-- EXERCISE OBJECTIVE --
The line containing "fwdMux = memVal;" and every line after it through the end of the records: return those exactly, and nothing more.

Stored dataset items
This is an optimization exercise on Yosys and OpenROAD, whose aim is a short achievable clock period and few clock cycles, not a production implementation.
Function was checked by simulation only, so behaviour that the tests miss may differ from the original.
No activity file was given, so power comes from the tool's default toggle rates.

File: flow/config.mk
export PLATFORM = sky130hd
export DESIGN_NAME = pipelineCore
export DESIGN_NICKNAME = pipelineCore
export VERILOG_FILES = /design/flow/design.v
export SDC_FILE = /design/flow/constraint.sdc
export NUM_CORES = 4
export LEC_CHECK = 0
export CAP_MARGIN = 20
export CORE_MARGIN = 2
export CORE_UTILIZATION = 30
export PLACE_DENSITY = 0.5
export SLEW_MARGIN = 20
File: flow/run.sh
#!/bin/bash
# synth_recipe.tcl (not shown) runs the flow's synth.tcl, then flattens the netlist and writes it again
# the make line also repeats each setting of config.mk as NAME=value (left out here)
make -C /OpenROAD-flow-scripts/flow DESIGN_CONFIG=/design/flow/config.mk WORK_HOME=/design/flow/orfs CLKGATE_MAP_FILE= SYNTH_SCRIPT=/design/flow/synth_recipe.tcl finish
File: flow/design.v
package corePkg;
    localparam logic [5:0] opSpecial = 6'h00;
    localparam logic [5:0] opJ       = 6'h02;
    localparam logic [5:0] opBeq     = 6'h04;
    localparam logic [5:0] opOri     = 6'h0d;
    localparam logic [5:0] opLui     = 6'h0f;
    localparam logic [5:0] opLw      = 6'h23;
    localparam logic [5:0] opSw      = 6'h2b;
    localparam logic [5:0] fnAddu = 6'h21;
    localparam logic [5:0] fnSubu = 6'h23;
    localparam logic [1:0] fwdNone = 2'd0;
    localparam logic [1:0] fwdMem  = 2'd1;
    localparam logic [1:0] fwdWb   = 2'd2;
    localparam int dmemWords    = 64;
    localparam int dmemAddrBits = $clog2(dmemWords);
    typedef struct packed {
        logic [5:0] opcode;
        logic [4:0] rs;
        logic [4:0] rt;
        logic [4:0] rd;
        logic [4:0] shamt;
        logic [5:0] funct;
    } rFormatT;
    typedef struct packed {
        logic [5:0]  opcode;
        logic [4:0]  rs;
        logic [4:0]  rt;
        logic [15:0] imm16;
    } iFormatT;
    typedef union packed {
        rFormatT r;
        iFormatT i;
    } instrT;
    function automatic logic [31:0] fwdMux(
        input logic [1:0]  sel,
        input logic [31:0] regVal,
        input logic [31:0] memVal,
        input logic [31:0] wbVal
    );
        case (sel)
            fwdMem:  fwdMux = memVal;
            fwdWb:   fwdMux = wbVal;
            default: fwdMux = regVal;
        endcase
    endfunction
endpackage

-- SOLUTION TO THIS PROBLEM --
            fwdMem:  fwdMux = memVal;
            fwdWb:   fwdMux = wbVal;
            default: fwdMux = regVal;
        endcase
    endfunction
endpackage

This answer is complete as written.